= EXERCISE OBJECTIVE =
From the entries below, count the lines holding the word "parameter" and give nothing but the number.

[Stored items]
^^^^^^^^
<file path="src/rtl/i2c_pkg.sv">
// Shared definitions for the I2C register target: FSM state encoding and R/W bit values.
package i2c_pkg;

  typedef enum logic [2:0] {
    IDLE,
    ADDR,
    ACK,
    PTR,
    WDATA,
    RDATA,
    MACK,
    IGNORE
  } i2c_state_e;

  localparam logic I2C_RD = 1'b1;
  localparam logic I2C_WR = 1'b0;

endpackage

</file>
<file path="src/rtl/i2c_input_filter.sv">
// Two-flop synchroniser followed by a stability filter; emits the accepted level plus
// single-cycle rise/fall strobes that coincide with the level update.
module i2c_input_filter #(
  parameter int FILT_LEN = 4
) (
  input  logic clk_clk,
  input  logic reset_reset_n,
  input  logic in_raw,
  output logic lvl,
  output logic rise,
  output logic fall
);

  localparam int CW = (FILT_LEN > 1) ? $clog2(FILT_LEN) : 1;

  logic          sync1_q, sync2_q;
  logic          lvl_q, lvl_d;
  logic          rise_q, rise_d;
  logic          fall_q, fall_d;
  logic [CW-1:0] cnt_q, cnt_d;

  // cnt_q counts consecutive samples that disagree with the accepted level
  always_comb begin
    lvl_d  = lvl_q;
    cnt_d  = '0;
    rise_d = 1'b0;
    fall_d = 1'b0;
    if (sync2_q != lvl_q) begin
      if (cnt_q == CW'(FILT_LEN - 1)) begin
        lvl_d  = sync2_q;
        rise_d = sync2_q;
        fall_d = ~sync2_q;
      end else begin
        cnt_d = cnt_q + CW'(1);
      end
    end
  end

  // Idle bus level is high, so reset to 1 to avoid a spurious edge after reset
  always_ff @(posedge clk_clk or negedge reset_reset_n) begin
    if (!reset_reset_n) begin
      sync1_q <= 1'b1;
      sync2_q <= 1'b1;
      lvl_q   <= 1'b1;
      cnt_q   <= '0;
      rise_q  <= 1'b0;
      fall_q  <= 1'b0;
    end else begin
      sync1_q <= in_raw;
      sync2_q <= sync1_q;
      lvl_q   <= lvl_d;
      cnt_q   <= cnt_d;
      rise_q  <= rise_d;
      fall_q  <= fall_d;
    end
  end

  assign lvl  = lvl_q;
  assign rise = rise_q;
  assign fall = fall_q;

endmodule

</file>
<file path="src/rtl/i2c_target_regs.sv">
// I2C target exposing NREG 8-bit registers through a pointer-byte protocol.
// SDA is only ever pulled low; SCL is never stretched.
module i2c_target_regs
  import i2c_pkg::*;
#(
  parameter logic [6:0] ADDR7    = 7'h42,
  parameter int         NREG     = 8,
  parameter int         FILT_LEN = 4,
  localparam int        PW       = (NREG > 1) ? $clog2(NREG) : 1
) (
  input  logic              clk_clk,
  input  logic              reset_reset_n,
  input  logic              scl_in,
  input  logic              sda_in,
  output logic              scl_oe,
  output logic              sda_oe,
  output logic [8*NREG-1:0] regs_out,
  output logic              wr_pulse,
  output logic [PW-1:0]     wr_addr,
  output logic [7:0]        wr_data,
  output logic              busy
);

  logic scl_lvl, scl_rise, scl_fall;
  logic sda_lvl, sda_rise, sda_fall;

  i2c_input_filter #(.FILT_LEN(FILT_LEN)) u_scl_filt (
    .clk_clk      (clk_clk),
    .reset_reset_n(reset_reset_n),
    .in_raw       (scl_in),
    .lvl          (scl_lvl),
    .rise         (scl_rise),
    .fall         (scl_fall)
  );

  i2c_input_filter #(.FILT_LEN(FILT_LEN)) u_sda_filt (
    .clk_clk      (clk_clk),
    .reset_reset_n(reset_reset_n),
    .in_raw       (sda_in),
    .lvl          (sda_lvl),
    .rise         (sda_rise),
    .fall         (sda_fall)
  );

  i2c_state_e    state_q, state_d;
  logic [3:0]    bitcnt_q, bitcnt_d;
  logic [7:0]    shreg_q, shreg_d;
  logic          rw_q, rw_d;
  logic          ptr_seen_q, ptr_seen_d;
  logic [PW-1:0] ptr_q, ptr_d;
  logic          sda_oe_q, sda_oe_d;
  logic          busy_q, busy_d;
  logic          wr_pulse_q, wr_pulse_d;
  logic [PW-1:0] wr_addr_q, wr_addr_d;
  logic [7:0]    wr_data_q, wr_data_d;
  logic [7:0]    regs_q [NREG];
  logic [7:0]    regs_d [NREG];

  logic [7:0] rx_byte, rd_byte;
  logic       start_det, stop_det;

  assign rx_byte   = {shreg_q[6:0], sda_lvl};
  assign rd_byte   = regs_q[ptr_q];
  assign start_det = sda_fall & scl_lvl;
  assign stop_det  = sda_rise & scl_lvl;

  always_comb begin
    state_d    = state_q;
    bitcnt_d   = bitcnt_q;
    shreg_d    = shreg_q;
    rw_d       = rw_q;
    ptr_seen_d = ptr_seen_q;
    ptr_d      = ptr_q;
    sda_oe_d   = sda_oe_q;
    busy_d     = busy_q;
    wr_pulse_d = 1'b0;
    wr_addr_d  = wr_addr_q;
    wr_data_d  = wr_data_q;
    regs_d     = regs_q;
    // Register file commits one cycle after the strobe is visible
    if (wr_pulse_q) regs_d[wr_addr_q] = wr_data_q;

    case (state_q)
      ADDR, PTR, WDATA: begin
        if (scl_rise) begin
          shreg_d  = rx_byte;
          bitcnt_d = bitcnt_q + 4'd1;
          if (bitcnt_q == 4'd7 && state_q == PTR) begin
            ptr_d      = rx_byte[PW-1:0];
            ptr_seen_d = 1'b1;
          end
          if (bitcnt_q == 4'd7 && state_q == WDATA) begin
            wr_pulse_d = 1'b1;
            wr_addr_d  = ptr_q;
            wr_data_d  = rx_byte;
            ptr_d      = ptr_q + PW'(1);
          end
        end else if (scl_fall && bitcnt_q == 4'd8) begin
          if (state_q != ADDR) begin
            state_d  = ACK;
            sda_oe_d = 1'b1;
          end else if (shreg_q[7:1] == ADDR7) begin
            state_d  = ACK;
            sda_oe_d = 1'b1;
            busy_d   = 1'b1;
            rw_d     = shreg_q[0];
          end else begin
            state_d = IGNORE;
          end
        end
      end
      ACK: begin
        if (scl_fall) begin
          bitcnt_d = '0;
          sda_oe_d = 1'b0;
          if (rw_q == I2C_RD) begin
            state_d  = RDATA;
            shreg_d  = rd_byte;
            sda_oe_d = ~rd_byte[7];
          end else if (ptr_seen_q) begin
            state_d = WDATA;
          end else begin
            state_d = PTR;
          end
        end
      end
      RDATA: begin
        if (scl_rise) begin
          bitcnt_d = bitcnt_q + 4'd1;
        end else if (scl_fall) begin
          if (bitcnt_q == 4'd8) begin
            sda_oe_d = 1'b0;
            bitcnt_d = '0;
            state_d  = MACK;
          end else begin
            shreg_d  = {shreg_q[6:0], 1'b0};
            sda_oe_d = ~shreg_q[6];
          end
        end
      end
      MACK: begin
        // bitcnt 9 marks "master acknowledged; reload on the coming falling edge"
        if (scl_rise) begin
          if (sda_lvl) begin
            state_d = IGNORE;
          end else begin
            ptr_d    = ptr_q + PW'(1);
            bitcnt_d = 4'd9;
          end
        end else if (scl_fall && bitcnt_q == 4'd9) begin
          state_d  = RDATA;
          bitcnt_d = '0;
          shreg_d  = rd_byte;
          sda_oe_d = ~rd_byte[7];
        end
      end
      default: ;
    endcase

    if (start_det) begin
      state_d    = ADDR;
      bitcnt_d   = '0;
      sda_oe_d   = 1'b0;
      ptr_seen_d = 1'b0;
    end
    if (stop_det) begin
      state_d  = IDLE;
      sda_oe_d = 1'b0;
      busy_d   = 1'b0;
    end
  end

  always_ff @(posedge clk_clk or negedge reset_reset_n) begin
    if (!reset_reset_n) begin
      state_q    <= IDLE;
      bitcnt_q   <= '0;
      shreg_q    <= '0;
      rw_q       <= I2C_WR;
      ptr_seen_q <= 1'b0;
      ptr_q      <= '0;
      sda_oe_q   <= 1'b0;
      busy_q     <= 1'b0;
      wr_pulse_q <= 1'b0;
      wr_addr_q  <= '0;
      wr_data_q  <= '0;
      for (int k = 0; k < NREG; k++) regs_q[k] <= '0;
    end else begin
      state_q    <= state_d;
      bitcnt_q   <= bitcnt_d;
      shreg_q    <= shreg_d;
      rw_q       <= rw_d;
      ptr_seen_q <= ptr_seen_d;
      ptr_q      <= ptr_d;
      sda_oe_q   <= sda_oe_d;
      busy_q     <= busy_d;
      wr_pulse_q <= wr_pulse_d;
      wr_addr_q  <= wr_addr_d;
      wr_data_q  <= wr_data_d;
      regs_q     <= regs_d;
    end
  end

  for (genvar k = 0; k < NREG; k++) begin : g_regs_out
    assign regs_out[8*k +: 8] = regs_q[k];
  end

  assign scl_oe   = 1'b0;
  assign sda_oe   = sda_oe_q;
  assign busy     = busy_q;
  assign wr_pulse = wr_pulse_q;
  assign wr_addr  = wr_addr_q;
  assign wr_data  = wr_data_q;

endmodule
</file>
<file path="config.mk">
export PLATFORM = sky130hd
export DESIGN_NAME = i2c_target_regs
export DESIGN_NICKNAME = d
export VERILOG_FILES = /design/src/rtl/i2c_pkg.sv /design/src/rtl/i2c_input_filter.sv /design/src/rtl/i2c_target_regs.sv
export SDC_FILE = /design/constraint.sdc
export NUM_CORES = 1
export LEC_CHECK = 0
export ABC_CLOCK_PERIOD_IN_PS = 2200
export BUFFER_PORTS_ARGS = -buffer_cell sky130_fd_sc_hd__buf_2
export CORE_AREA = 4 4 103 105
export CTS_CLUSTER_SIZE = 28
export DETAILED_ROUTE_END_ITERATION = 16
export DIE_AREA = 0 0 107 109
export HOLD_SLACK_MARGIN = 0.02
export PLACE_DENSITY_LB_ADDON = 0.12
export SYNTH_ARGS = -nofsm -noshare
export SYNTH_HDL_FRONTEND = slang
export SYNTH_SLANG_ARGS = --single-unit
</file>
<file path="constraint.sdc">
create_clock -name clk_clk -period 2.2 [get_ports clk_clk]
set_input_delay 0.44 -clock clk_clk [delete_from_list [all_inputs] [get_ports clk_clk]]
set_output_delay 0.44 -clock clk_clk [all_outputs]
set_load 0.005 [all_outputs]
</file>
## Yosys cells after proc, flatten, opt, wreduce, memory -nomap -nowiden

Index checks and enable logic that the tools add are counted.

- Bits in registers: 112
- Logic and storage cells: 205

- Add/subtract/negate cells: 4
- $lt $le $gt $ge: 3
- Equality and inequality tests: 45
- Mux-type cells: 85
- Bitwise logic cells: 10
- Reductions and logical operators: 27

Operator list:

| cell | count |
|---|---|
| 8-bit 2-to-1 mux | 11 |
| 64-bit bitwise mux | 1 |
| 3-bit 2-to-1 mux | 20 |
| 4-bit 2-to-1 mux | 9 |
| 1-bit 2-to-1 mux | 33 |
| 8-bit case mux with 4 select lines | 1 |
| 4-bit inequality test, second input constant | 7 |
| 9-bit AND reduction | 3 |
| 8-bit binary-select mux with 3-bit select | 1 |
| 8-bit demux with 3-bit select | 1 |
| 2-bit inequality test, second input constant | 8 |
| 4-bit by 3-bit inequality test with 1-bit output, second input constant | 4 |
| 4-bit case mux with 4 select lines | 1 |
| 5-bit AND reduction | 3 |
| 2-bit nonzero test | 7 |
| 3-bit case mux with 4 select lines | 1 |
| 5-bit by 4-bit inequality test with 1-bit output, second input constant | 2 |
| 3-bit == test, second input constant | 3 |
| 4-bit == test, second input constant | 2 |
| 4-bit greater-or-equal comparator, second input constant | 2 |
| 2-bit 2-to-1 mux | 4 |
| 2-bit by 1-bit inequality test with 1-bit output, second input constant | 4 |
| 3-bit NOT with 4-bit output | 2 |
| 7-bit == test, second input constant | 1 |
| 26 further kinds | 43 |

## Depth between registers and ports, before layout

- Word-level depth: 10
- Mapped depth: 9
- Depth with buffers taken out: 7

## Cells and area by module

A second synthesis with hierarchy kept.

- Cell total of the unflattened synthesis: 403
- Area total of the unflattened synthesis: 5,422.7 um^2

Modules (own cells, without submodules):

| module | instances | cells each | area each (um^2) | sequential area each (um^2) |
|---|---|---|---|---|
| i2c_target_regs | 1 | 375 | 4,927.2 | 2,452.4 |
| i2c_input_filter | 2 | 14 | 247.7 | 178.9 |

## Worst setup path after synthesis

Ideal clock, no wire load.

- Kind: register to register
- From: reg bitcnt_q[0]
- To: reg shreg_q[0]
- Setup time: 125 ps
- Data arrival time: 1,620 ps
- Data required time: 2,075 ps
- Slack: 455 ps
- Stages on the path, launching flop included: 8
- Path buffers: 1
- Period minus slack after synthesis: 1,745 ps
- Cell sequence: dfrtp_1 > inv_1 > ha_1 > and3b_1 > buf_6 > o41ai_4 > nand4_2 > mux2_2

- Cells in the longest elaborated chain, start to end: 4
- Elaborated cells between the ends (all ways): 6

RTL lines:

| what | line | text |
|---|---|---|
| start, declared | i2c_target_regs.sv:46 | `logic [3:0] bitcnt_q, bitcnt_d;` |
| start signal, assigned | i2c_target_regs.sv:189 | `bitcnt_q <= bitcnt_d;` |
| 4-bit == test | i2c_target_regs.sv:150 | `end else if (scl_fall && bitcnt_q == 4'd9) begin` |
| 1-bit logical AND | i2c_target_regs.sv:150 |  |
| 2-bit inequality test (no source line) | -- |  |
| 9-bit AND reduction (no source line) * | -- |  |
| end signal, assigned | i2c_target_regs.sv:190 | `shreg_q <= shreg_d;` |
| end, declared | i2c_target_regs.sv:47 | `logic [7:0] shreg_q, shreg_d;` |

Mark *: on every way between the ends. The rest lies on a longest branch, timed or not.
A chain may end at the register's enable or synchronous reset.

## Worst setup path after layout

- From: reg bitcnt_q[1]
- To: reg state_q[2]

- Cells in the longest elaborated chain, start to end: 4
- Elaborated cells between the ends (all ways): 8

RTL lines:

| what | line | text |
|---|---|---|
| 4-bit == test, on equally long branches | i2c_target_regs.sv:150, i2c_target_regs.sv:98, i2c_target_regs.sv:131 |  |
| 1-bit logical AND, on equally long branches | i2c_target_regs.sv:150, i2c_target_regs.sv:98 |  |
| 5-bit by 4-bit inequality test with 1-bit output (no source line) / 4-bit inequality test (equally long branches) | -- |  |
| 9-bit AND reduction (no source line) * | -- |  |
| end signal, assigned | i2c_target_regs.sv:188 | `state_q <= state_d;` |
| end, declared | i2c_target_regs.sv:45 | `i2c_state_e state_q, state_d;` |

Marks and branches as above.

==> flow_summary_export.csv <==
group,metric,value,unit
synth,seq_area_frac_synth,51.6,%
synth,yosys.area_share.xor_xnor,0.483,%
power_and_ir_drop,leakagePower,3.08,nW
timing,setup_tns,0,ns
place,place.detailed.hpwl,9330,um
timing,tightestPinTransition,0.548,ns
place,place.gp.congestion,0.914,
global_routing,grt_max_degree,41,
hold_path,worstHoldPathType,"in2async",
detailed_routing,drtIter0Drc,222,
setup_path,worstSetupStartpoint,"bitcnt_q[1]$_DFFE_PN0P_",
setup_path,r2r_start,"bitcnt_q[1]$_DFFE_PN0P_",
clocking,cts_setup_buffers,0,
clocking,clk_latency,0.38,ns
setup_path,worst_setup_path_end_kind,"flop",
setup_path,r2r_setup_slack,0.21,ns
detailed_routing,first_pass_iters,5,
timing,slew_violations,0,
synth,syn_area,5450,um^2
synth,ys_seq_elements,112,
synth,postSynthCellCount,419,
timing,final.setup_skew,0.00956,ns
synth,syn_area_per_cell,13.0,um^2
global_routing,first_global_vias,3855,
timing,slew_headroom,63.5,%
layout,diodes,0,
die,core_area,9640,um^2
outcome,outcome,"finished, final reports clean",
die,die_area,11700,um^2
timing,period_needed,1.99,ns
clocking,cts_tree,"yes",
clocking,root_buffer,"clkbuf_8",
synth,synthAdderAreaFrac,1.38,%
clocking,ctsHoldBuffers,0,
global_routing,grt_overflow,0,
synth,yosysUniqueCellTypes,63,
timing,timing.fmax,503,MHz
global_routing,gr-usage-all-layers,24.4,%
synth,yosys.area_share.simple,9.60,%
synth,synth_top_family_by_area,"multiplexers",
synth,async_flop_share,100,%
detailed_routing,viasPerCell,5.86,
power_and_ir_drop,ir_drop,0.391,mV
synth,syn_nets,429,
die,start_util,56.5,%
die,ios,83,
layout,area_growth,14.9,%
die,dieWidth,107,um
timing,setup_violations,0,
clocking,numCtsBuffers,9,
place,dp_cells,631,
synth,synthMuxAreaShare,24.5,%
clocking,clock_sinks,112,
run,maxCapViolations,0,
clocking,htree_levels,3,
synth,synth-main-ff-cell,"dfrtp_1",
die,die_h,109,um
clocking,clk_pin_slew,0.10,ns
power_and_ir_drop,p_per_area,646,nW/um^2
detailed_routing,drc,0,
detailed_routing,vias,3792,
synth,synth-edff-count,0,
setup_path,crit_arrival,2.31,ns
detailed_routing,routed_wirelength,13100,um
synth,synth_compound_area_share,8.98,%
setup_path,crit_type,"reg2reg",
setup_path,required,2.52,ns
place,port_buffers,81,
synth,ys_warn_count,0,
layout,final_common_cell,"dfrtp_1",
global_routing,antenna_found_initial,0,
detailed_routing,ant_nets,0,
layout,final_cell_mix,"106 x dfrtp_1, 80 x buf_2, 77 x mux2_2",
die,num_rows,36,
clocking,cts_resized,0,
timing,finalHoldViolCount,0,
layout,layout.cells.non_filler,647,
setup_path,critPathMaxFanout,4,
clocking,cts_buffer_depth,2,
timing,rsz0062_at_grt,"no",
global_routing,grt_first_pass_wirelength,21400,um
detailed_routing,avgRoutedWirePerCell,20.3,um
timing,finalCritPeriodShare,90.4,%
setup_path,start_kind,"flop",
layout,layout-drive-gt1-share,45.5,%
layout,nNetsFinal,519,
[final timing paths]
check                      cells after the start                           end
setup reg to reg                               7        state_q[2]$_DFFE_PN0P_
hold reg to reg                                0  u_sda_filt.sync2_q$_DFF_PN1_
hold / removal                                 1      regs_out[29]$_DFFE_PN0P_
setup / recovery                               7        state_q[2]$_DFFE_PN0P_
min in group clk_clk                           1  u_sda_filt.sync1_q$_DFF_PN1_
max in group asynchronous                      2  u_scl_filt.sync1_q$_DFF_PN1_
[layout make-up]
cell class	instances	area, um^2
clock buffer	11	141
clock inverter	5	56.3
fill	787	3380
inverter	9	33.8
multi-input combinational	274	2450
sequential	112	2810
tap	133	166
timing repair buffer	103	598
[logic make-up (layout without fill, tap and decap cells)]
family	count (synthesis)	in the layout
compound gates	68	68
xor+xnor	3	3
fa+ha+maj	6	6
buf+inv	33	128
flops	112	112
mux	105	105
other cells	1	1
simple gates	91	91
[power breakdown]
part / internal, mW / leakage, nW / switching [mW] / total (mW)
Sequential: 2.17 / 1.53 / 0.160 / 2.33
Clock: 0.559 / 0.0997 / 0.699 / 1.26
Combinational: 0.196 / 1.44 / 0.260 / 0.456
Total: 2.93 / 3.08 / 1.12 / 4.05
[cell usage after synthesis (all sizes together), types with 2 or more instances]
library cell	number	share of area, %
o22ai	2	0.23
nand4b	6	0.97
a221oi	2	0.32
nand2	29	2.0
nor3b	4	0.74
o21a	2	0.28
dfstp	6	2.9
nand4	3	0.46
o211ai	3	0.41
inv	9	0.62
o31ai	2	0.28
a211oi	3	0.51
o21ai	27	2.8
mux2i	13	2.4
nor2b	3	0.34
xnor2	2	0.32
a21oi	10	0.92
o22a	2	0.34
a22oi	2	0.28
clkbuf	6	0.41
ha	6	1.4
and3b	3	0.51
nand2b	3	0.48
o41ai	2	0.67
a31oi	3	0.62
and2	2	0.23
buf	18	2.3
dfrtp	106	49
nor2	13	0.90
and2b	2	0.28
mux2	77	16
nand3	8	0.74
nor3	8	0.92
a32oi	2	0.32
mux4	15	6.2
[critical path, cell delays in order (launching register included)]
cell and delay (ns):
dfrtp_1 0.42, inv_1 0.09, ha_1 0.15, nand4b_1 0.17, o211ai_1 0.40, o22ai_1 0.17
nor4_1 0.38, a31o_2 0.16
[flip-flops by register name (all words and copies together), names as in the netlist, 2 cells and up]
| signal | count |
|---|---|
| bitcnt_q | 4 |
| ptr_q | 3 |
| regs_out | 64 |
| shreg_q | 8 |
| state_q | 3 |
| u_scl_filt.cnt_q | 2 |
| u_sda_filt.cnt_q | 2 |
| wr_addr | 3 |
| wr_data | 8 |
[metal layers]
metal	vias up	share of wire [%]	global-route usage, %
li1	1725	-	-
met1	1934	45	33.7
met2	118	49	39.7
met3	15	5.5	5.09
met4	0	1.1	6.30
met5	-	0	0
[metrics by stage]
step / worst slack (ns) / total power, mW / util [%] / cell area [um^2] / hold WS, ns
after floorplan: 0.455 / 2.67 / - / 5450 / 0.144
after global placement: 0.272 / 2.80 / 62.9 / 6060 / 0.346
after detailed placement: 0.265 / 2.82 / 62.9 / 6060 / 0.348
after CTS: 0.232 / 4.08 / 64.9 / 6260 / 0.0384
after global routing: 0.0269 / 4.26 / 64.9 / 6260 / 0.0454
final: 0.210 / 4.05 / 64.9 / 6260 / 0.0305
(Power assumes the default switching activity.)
^^^^^^^^
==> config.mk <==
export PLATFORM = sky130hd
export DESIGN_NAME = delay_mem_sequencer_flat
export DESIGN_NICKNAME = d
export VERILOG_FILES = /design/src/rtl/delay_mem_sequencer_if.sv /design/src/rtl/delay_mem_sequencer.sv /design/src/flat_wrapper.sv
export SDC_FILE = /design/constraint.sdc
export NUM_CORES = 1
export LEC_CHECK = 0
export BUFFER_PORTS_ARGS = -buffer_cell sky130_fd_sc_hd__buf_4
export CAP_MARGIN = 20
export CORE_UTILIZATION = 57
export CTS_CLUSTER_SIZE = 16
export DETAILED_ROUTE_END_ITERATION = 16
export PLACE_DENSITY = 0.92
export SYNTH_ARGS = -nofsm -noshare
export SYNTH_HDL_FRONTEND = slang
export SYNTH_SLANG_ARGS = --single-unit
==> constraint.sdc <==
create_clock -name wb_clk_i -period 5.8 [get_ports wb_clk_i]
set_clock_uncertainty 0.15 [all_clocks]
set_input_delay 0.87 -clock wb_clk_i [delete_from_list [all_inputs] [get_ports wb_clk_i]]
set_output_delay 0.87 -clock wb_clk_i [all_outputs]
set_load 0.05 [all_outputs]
^^^^^^^^
= YOUR SOLUTION =
4